Однако, несмотря на всю очевидную несхожесть, более того, контрастность мирообразов двух поэтов, воплощающих противоположные интенции культуры, в «карте» читательского перечитывания они совмещены — или, если угодно, вступают в диалог. «Влияние, как я его понимаю, — говорил Х. Блум, —— это существование не текстов, но лишь отношений между текстами. <...> Отношение-влияние управляет процессом чтения так же, как оно управляет процессом писания, и поэтому чтение — это переписывание, а писание — перечитывание» (Блум 1998, 137). Как известно, характерной чертой тютчевского мирообраза в лирике 1830-х и 1860-х—начала 1870-х годов были принципиальные космологизм и неантропологичность (своего рода о-без-человеченность) мира, поневоле заставляющие вспомнить последние строки пушкинской элегии «Брожу ли я вдоль улиц шумных...». Посмотрим, как же структура смерти, в которую входит сознание Пушкина в конце 20-х годов и которая в нашем анализе оказалась сопряжена с антично-мифологическими смыслами, представлена в произведениях Тютчева.
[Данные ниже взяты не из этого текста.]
**src/design/pida_pkg.sv**
```systemverilog
// Package for the positional insert/delete array: opcodes, result status
// codes, row commands and the control struct sent to every cell. No dependencies.
package pida_pkg;

	localparam int OP_W     = 2;
	localparam int POS_W    = 7;
	localparam int DATA_W   = 32;
	localparam int STATUS_W = 2;
	localparam int INDEX_W  = 6;
	localparam int COUNT_W  = 7;

	typedef enum logic [OP_W-1:0] {
		OP_INSERT   = 2'd0,
		OP_DELETE   = 2'd1,
		OP_TRAVERSE = 2'd2,
		OP_NONE     = 2'd3
	} op_e_t;

	localparam logic [STATUS_W-1:0] STAT_OK     = 2'd0;
	localparam logic [STATUS_W-1:0] STAT_FULL   = 2'd1;
	localparam logic [STATUS_W-1:0] STAT_BADPOS = 2'd2;
	localparam logic [STATUS_W-1:0] STAT_EMPTY  = 2'd3;

	typedef enum logic [1:0] {
		ROW_HOLD,
		ROW_INSERT,
		ROW_DELETE,
		ROW_ROTATE
	} row_op_t;

	typedef enum logic {
		S_IDLE,
		S_TRAV
	} state_t;

	// command broadcast along the row of cells
	typedef struct packed {
		row_op_t             op;
		logic [POS_W-1:0]    pos;
		logic [COUNT_W-1:0]  tail;
		logic [DATA_W-1:0]   elem;
	} row_ctrl_t;

endpackage

```
**src/design/pida_cell.sv**
```systemverilog
// One cell of the list row: holds one element; loads from its neighbors, the head or the command.
// Depends on pida_pkg for the row command struct.
module pida_cell
	import pida_pkg::*;
#(
	parameter int IDX = 0
) (
	input  logic              clk,
	input  row_ctrl_t         ctrl,
	input  logic [DATA_W-1:0] lo,
	input  logic [DATA_W-1:0] hi,
	input  logic [DATA_W-1:0] head,
	output logic [DATA_W-1:0] value
);

	localparam logic [POS_W-1:0] MY_IDX = POS_W'(IDX);

	logic [DATA_W-1:0] value_q;
	logic [DATA_W-1:0] value_d;

	always_comb begin
		value_d = value_q;
		case (ctrl.op)
			ROW_INSERT: begin
				if (MY_IDX == ctrl.pos) begin
					value_d = ctrl.elem;
				end else if (MY_IDX > ctrl.pos) begin
					value_d = lo;
				end
			end
			ROW_DELETE: begin
				if (MY_IDX >= ctrl.pos) begin
					value_d = hi;
				end
			end
			ROW_ROTATE: begin
				// wrap the head into the last occupied cell
				value_d = (MY_IDX == ctrl.tail) ? head : hi;
			end
			default: begin
				value_d = value_q;
			end
		endcase
	end

	always_ff @(posedge clk) begin
		value_q <= value_d;
	end

	assign value = value_q;

endmodule

```
**config.mk**
```make
export PLATFORM = sky130hd
export DESIGN_NAME = pida_cell
export DESIGN_NICKNAME = d
export VERILOG_FILES = /design/src/design/pida_pkg.sv /design/src/design/pida_cell.sv
export SDC_FILE = /design/constraint.sdc
export NUM_CORES = 1
export LEC_CHECK = 0
export BUFFER_PORTS_ARGS = -buffer_cell sky130_fd_sc_hd__buf_4
export CORE_UTILIZATION = 40
export CTS_CLUSTER_DIAMETER = 40
export CTS_CLUSTER_SIZE = 12
export DETAILED_ROUTE_END_ITERATION = 7
export PLACE_DENSITY = 0.75
export SYNTH_ARGS = -nofsm -noshare
export SYNTH_HDL_FRONTEND = slang
export SYNTH_SLANG_ARGS = --single-unit
```
**constraint.sdc**
```tcl
create_clock -name clk -period 3.15 [get_ports clk]
set_clock_uncertainty 0.1 [all_clocks]
set_input_delay 0.1575 -clock clk [delete_from_list [all_inputs] [get_ports clk]]
set_output_delay 0.1575 -clock clk [all_outputs]
set_load 0.05 [all_outputs]
```
==> impl_metrics.csv, run 1 <==
group,metric,value,unit
cells_and_area,seq_area,960.9,µm²
timing,clock.fmax,487.6,MHz
floorplan,die_area,7316,µm²
routing,postRouteAntennaNets,0,
critical_path,startpoint_type,"input pin",
critical_path,crit_required,3.05,ns
global_route,grt_remaining_overflow,0,
timing,maxSlewViolCount,0,
timing,max_slew_margin,24.25,%
cells_and_area,largest_reg_flops,32,
critical_path,worst-setup-path-type,"in -> reg",
global_route,antenna_found_initial,0,
global_route,grt_pass1_vias,2906,
worst_hold_path,min_path_cells,3,
clocking,path_clk_slew,0.07,ns
place,place.gp.congestion,0.7963,
clocking,post_cts_resized,0,
routing,avgViaCountPerCell,5.765,
run,cap_violations,0,
synth,postSynthCellCount,270,
critical_path,endpoint_kind,"register",
critical_path,cpPeakStageDelay,1.14,ns
floorplan,start_util,41.31,%
place,numPortBuffers,176,
synth,syn_avg_cell_area,10.34,µm²
global_route,grt_first_pass_wirelength,14.08,mm
cells_and_area,multi_input_area,1659,µm²
routing,vias,2894,
worst_hold_path,min_to,"value[13]",
outcome,status,"finished, final reports clean",
cells_and_area,nNetsFinal,567,
pwr,vdd_ir_drop_max,145.6,µV
floorplan,die_y,85.54,µm
synth,ys_seq_elements,32,
critical_path,cp_max_fo,32,
timing,setup_viol,0,
critical_path,cp_slowest_cell,"or4b_2",
floorplan,coreArea,6756,µm²
critical_path,cp_cell_sequence,"buf_4 -> or4b_2 -> nor4b_1 -> a2111oi_0",
synth,ys.warnings.count,0,
timing,finalSetupTns,0,ns
global_route,track_usage,24.34,%
place,hpwl,6.206,mm
routing,drtPass1Iterations,6,
synth,syn_area,2791,µm²
timing,rsz0062_at_grt,"no",
floorplan,rows,30,
critical_path,cp.arrival,1.95,ns
pwr,powerDensity,306.8,nW/µm²
clocking,root_buffer,"clkbuf_8",
routing,drt_iter0_drc,123,
cells_and_area,antenna_cells,0,
routing,drcViolationCount,0,
clocking,hold_buffers,0,
clocking,cts_buffer_depth,2,
global_route,grt_max_degree,72,
synth,ys_types,22,
floorplan,num_io_pins,177,
cells_and_area,syn2layout_area_growth,49.39,%
timing,report.final.hold_viol_count,0,
critical_path,startpoint,"ctrl[33]",
routing,avgRoutedWirePerCell,18.26,µm
pwr,leakage,1.601,nW
timing,tightestPinTransition,1.136,ns
synth,seq_area_frac_synth,34.42,%
clocking,cts_tree,"done",
timing,min_period_over_period,65.11,%
synth,synthesis.nets,415,
clocking,cts_setup_buffers,0,
clocking,cts_max_level,2,
timing,fin_hold_ws,0.2043,ns
worst_hold_path,hold_class,"in -> reg",
clocking,cts_sinks,32,
floorplan,die_w,85.54,µm
cells_and_area,final.fill_count,598,
routing,routed_wl,9.168,mm
cells_and_area,drive_gt1_share,54.98,%
clocking,numCtsBuffers,5,
timing,post-route-min-period,2.051,ns
worst_hold_path,hold_start,"ctrl[13]",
Особое значение имеет здесь стихотворение Тютчева «От жизни той, что бушевала здесь...» (1871). И.Н. Сухих устанавливал его связь с пушкинским «...Вновь я посетил...» и говорил о том, что внутри намеченной связи «... обнаруживается (тоже, вероятно, неосознанная) полемика с Пушкиным, мнение Тютчева в “великом споре” с первым русским поэтом» (Сухих 1985, 197). Метрическая корреляция стихов двух поэтов, указанная ученым, — факт неоспоримый, и тютчевская тема действительно потребовала «этого “трагического”, “рефлексивного” размера» (там же), каким является пятистопный ямб. Однако нельзя не отметить (на это также указал исследователь), что первоначальная редакция стиха Тютчева написана четырехстопным ямбом — типично пушкинским размером, соблюдаемым и в «Брожу ли я...». С пушкинской элегией стихотворение Тютчева роднит и катренная строфа, которая отсутствует во «...Вновь я посетил...». Но внутри этой общей стихотворной формы у Тютчева происходит существенно иная обработка лирической темы, выявленной нами в пушкинском стихе.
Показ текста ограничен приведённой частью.